I tough the same thing, It only got that high once, after i installed about 30 gb's worth of games, but still installing 30 gigs of info shouldn't have bumped it so high. Well i guess il just keep a close eye on the fragmentation.
p.s. right now my pc will not let me try it.
because i just removed a ssd from my system recently.
I haven't looked for more info regarding Ready Boost, i gave up on finding more about it, atm i tough i could just get a second 7200RPM HDD, since my current HD is getting more and more data stored day by day, cause of my constant game installs XD.
I also searched the internet on that topic because i use it on my i-5 sandy bridge with 8 gb ram..tomshardware, wikipedia have an article bout this. As an 8GB user we cannot feel it like on the <2gb ram system. But you can actually monitor the read and write operations in the resource monitor or in the drive meter gadget.

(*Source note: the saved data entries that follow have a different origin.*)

File: src/rtl/fetch_fifo.sv
// fetch_fifo: show-ahead synchronous FIFO with synchronous clear.
//   clk, reset     - clock and synchronous active-high reset
//   clear          - synchronous flush; overrides push/pop in its cycle
//   push/push_data - write request; ignored when full unless a pop frees a slot
//   pop            - remove head; ignored when empty
//   head_data      - current head entry (all zeros while empty)
//   count          - number of stored entries, 0..DEPTH
module fetch_fifo #(
  parameter int DEPTH = 4,
  parameter int WIDTH = 32,
  localparam int CNT_W = $clog2(DEPTH + 1),
  localparam int PTR_W = $clog2(DEPTH)
) (
  input  logic             clk,
  input  logic             reset,
  input  logic             clear,
  input  logic             push,
  input  logic [WIDTH-1:0] push_data,
  input  logic             pop,
  output logic [WIDTH-1:0] head_data,
  output logic [CNT_W-1:0] count
);

  localparam logic [CNT_W-1:0] FULL_CNT = CNT_W'(DEPTH);
  localparam logic [CNT_W-1:0] CNT_ONE  = CNT_W'(1);
  localparam logic [PTR_W-1:0] LAST_PTR = PTR_W'(DEPTH - 1);
  localparam logic [PTR_W-1:0] PTR_ONE  = PTR_W'(1);

  logic [WIDTH-1:0] mem_r [DEPTH];
  logic [PTR_W-1:0] rd_ptr_r;
  logic [PTR_W-1:0] wr_ptr_r;
  logic [CNT_W-1:0] count_r;
  logic             do_push_s;
  logic             do_pop_s;

  // Pointer increment with explicit wrap so non-power-of-two depths work.
  function automatic logic [PTR_W-1:0] inc_ptr(input logic [PTR_W-1:0] ptr);
    if (ptr == LAST_PTR) begin
      return {PTR_W{1'b0}};
    end else begin
      return ptr + PTR_ONE;
    end
  endfunction

  // Qualify push/pop against occupancy; a full FIFO may accept a push only alongside a pop.
  always_comb begin
    do_pop_s  = pop && (count_r != {CNT_W{1'b0}});
    do_push_s = push && ((count_r != FULL_CNT) || do_pop_s);
  end

  // Pointer and occupancy state.
  always_ff @(posedge clk) begin
    if (reset || clear) begin
      rd_ptr_r <= {PTR_W{1'b0}};
      wr_ptr_r <= {PTR_W{1'b0}};
      count_r  <= {CNT_W{1'b0}};
    end else begin
      if (do_push_s) begin
        wr_ptr_r <= inc_ptr(wr_ptr_r);
      end
      if (do_pop_s) begin
        rd_ptr_r <= inc_ptr(rd_ptr_r);
      end
      case ({do_push_s, do_pop_s})
        2'b10:   count_r <= count_r + CNT_ONE;
        2'b01:   count_r <= count_r - CNT_ONE;
        default: count_r <= count_r;
      endcase
    end
  end

  // Storage array; contents are don't-care until written because the head is masked while empty.
  always_ff @(posedge clk) begin
    if (do_push_s && !clear && !reset) begin
      mem_r[wr_ptr_r] <= push_data;
    end
  end

  // Show-ahead head; forced to zero while empty so downstream never sees stale data.
  always_comb begin
    if (count_r != {CNT_W{1'b0}}) begin
      head_data = mem_r[rd_ptr_r];
    end else begin
      head_data = {WIDTH{1'b0}};
    end
    count = count_r;
  end

endmodule
--- config.mk ---
export PLATFORM = sky130hd
export DESIGN_NAME = rv_fetch
export DESIGN_NICKNAME = d
export VERILOG_FILES = /design/src/rtl/rv_fetch.sv
export SDC_FILE = /design/constraint.sdc
export NUM_CORES = 1
export LEC_CHECK = 0
export CORE_MARGIN = 10
export CORE_UTILIZATION = 35
export CTS_CLUSTER_SIZE = 25
export DETAILED_ROUTE_END_ITERATION = 10
export PLACE_DENSITY_LB_ADDON = 0.25
export RECOVER_POWER = 25
export SYNTH_ARGS = -nofsm -noshare
export SYNTH_HDL_FRONTEND = slang
export SYNTH_SLANG_ARGS = --single-unit
export TNS_END_PERCENT = 100
--- constraint.sdc ---
create_clock -name clk -period 1.9 [get_ports clk]
set_clock_uncertainty 0.15 [all_clocks]
set_input_delay 0.38 -clock clk [delete_from_list [all_inputs] [get_ports clk]]
set_output_delay 0.38 -clock clk [all_outputs]
set_load 0.05 [all_outputs]
--- src/rtl/rv_fetch.sv ---
// Instruction fetch stage: one instruction per cycle from a synchronous-read memory.
// Stall holds the presented instruction in a skid register; a redirect causes one bubble.
module rv_fetch #(
  parameter logic [31:0] RESET_PC  = 32'h0000_0000,
  parameter int          IMEM_SIZE = 64
) (
  input  logic        clk,
  input  logic        rst_n,
  output logic [15:0] imem_addr_o,
  input  logic [31:0] instr_i,
  input  logic        stall_i,
  input  logic        redirect_i,
  input  logic [31:0] redirect_pc_i,
  output logic [31:0] instr_o,
  output logic [31:0] pc_o,
  output logic        valid_o,
  output logic        misalign_o
);

  typedef enum logic [1:0] {BOOT, RUN, HOLD, FLUSH} state_e;

  // Word-address mask; IMEM_SIZE is expected to be a power of two in K-words.
  localparam logic [15:0] ADDR_MASK = 16'(IMEM_SIZE * 1024 - 1);

  state_e      state_q, state_d;
  logic [31:0] pc_q, pc_d;
  logic [31:0] pc_out_q, pc_out_d;
  logic        valid_q, valid_d;
  logic [31:0] hold_q, hold_d;
  logic        hold_vld_q, hold_vld_d;
  logic        misalign_q, misalign_d;
  logic        advance;

  always_ff @(posedge clk or negedge rst_n) begin
    if (!rst_n) begin
      state_q    <= BOOT;
      pc_q       <= RESET_PC;
      pc_out_q   <= 32'h0;
      valid_q    <= 1'b0;
      hold_q     <= 32'h0;
      hold_vld_q <= 1'b0;
      misalign_q <= 1'b0;
    end else begin
      state_q    <= state_d;
      pc_q       <= pc_d;
      pc_out_q   <= pc_out_d;
      valid_q    <= valid_d;
      hold_q     <= hold_d;
      hold_vld_q <= hold_vld_d;
      misalign_q <= misalign_d;
    end
  end

  always_comb begin
    state_d    = state_q;
    pc_d       = pc_q;
    pc_out_d   = pc_out_q;
    valid_d    = valid_q;
    hold_d     = hold_q;
    hold_vld_d = hold_vld_q;
    misalign_d = 1'b0;

    // A bubble can never be stalled, so an empty output always refills.
    advance = !redirect_i && (!valid_q || !stall_i);

    if (redirect_i) begin
      pc_d       = {redirect_pc_i[31:2], 2'b00};
      valid_d    = 1'b0;
      hold_vld_d = 1'b0;
      misalign_d = |redirect_pc_i[1:0];
      state_d    = FLUSH;
    end else if (advance) begin
      pc_out_d   = pc_q;
      valid_d    = 1'b1;
      pc_d       = pc_q + 32'd4;
      hold_vld_d = 1'b0;
      state_d    = RUN;
    end else if (state_q != HOLD) begin
      // Memory data for pc_out is only on instr_i in the first stalled cycle.
      hold_d     = instr_i;
      hold_vld_d = 1'b1;
      state_d    = HOLD;
    end
  end

  assign imem_addr_o = pc_q[17:2] & ADDR_MASK;
  assign instr_o     = hold_vld_q ? hold_q : instr_i;
  assign pc_o        = pc_out_q;
  assign valid_o     = valid_q;
  assign misalign_o  = misalign_q;

endmodule

==> metrics.txt, run 1 <==
CP arrival 1540 ps; peak supply drop around 480 µV; leak pwr 3.13 nW; worst reg2reg path depth 4; Die W 135 µm; placed insts 719; Hold Path Stages 3; Slew headroom 40.1%; yosys warns 0; final hold violation count 0; Finished Layout Cells between 700 and 800; post-synthesis sequential area ratio about 52%; Clock Sinks 97; post-DR vias/cell 4.75; Routed wire per std cell 17.1 µm; crit-path max FO 8; CTS clk-pin slew, worst paths roughly 60 ps; first-pass GRT wire length 20,100 µm; WHS Endpoint pc_q[23]; share of cells above drive strength 1 approximately 46%; Max Freq 0.484 GHz; H-tree levels 3; total number of vias 3,531; pwr/cell area 903 nW/µm²; detailed placement HPWL roughly 9000 µm; I/O pins 150; number of synthesized flops with an enable pin 0; # DRC 0; FF+latch count, synth 97; chip height ~140 µm; Placement Rows 42; Port Buffers ~150; Synth Area in Adders 0.268%; fin. max-slew vios 0; largest family of logic cells by synthesized area multiplexers; Seq. cell area approximately 2400 µm²; Fin Setup TNS -5630 ps; failing checks setup timing; routed wire length between 10,000 and 15,000 µm; Mapped Area 4670 µm²; synthesis-to-layout area growth 52.8%; pin count of the biggest net entering global routing 55; die area 18,400 µm²; Synth Instances 386; Main synth FF type dfrtp_1; Final period util 109%; core area about 13,000 µm²; number of global-route vias before repair 3,754; nets@finish 633; Distinct cells, synth 33; RSZ-0062 raised after global routing yes; GRT Total Usage 13.8%; Final setup viols 56; Async SR Flop Fraction 100%; multiplexer share of the synthesized area 23.4%; Num CTS Buffers 9; initial antenna violation count 1; Final Wtd Congestion 0.785; RR Startpoint valid_o; average cell area after synthesis between 10 and 15 µm²; area of the multi-input gates around 2100 µm²; HP Start redirect_i; post-layout min period between 2000 and 2500 ps; initial drt markers 120; Root Driver clkbuf_16; type of origin of the critical path register; DRT Pass-1 Iters 4; Synth Area in Compound Gates 3.59%; worst reg2reg endpoint pc_o[27]; Reg2Reg Setup Slack -50 ps; Setup CP Type register to output pin; Worst-Margin Slew around 900 ps; Worst Path Required ~1400 ps; dpl ws -347 ps; final setup margin -167 ps; commonest non-fill, non-tap cell in the layout dfrtp_1; Initial Util between 30 and 40%; most frequent cells in the layout 96 x dfrtp_1, 88 x mux2_2, 78 x buf_4; status complete, but fails checks; global route overflow 0; fraction of synthesized cell area in xor and xnor cells ~5.4%; max_cap viols 0; Worst-Skew Late Latency 340 ps; TritonCTS clock tree yes; CTS Buffer Depth 2; Hold WC Path Type input pin to register; ANT nets after route 0; filler instances 1,133; Synth Area in Simple Gates between 10% and 20%; crit path capture type output pin
-- cells in the mapped netlist, types with 2 or more instances --
library cell  instances  area, µm²
nand2_1              39        146
mux2_2               96       1080
o21ai_1               3       15.0
a21oi_1               2       10.0
nor2_1                7       26.3
dfrtp_1              97       2430
nor3_1                4       20.0
nand4_1               9       56.3
and3_1                3       18.8
nor4_1                2       12.5
nand3_1              10       50.1
and3_2                2       15.0
and4_1                2       17.5
xnor2_1              16        140
clkbuf_1             16       60.1
o21ai_0              25        125
inv_1                 7       26.3
xor2_1               13        114
buf_4                18        135
nor4_4                2       42.5
-- power breakdown --
group / internal, mW / total, mW / switching, mW
Combinational: 0.931 / 2.17 / 1.24
Sequential: 2.39 / 2.57 / 0.180
Clock: 0.974 / 1.70 / 0.726
-- sequential cells by signal (all words and copies together) (netlist names) --
signal / count
misalign_o: 1
state_q: 2
hold_vld_q: 1
pc_q: 30
pc_o: 30
hold_q: 32
valid_o: 1
-- cell type report --
| cell class | instances | share of cell area, % |
|---|---|---|
| Clock buffer | 13 | 3.79 |
| Antenna cell | 1 | 0.0351 |
| Tap cell | 176 | 3.09 |
| Multi-Input combinational cell | 248 | 29.9 |
| Sequential cell | 97 | 34.0 |
| Timing Repair Buffer | 201 | 28.7 |
| Inverter | 7 | 0.368 |
-- per-stage QoR --
| stage | util (%) | total power [mW] | area [µm²] | hold WS [ps] |
|---|---|---|---|---|
| 6_report | 54.3 | 6.44 | 7130 | 242 |
| 5_1_grt | 54.3 | 6.75 | 7130 | 289 |
| 4_1_cts | 53.5 | 6.51 | 7030 | 166 |
| 3_5_place_dp | 49.6 | 4.70 | 6510 | 222 |
| 3_3_place_gp | 49.6 | 4.65 | 6510 | 215 |
| 2_1_floorplan | - | 3.89 | 4690 | -65.6 |
File: config.mk
export PLATFORM = sky130hd
export DESIGN_NAME = prog_feeder_flat
export DESIGN_NICKNAME = d
export VERILOG_FILES = /design/src/rtl/proc_pkg.sv /design/src/rtl/prog_feeder_if.sv /design/src/rtl/prog_mem.sv /design/src/rtl/prog_feeder.sv /design/src/flat_wrapper.sv
export SDC_FILE = /design/constraint.sdc
export NUM_CORES = 1
export LEC_CHECK = 0
export BUFFER_PORTS_ARGS = -buffer_cell sky130_fd_sc_hd__buf_2
export CORE_AREA = 2 2 223 181
export CTS_BUF_LIST = sky130_fd_sc_hd__clkbuf_4
export CTS_CLUSTER_DIAMETER = 60
export DETAILED_ROUTE_END_ITERATION = 16
export DIE_AREA = 0 0 225 183
export MAX_ROUTING_LAYER = met4
export PLACE_DENSITY = 0.86
export SLEW_MARGIN = 15
export SYNTH_ARGS = -nofsm -noshare
export SYNTH_HDL_FRONTEND = slang
export SYNTH_SLANG_ARGS = --single-unit
File: constraint.sdc
create_clock -name clock -period 2.7 [get_ports clock]
set_input_delay 0.27 -clock clock [delete_from_list [all_inputs] [get_ports clock]]
set_output_delay 0.27 -clock clock [all_outputs]
set_load 0.02 [all_outputs]
<file path="config.mk">
export PLATFORM = sky130hd
export DESIGN_NAME = intel_vvp_remosaic_cpu_regbank_flat
export DESIGN_NICKNAME = d
export VERILOG_FILES = /design/src/rtl/intel_vvp_remosaic_cpu_regbank_if.sv /design/src/rtl/intel_vvp_remosaic_cpu_regbank.sv /design/src/flat_wrapper.sv
export SDC_FILE = /design/constraint.sdc
export NUM_CORES = 1
export LEC_CHECK = 0
export ABC_AREA = 1
export CAP_MARGIN = 20
export CORE_MARGIN = 5
export CORE_UTILIZATION = 49
export CTS_CLUSTER_SIZE = 10
export DETAILED_ROUTE_END_ITERATION = 8
export PLACE_DENSITY = 0.82
export SYNTH_ARGS = -nofsm -noshare
export SYNTH_HDL_FRONTEND = slang
export SYNTH_SLANG_ARGS = --single-unit
</file>
<file path="constraint.sdc">
create_clock -name main_clock -period 3 [get_ports main_clock]
set_input_delay 0.45 -clock main_clock [delete_from_list [all_inputs] [get_ports main_clock]]
set_output_delay 0.45 -clock main_clock [all_outputs]
set_load 0.01 [all_outputs]
</file>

but with an 8gb ram, superfetch is really good. and readyboost compliments the superfetch with extra memory. true sequential read/write of hdd is fast but random read/write is a lot better in flash memory.
on my first notebook toshiba satellite (dual core pentium, 2gb usable ram) i used it and in one case it add my winsat aero graphic assessment with +.1 dont know why maybe because of superfetch/readyboost.
just weeks ago i dedicated two flash memory on my new samsung netbook (atom with 1gb usable ram) and saw results. also in the winsat aero graphic asessment i found additional +.1.just have to repeat the test to cached it in memory.
and even here on sandy bridge i-5 notebook. i did the winsat test twice to improve the score by +.1. so i believe superfetch works (and make use of 8gb ram) and readyboost for random read/write during heavy disk activity.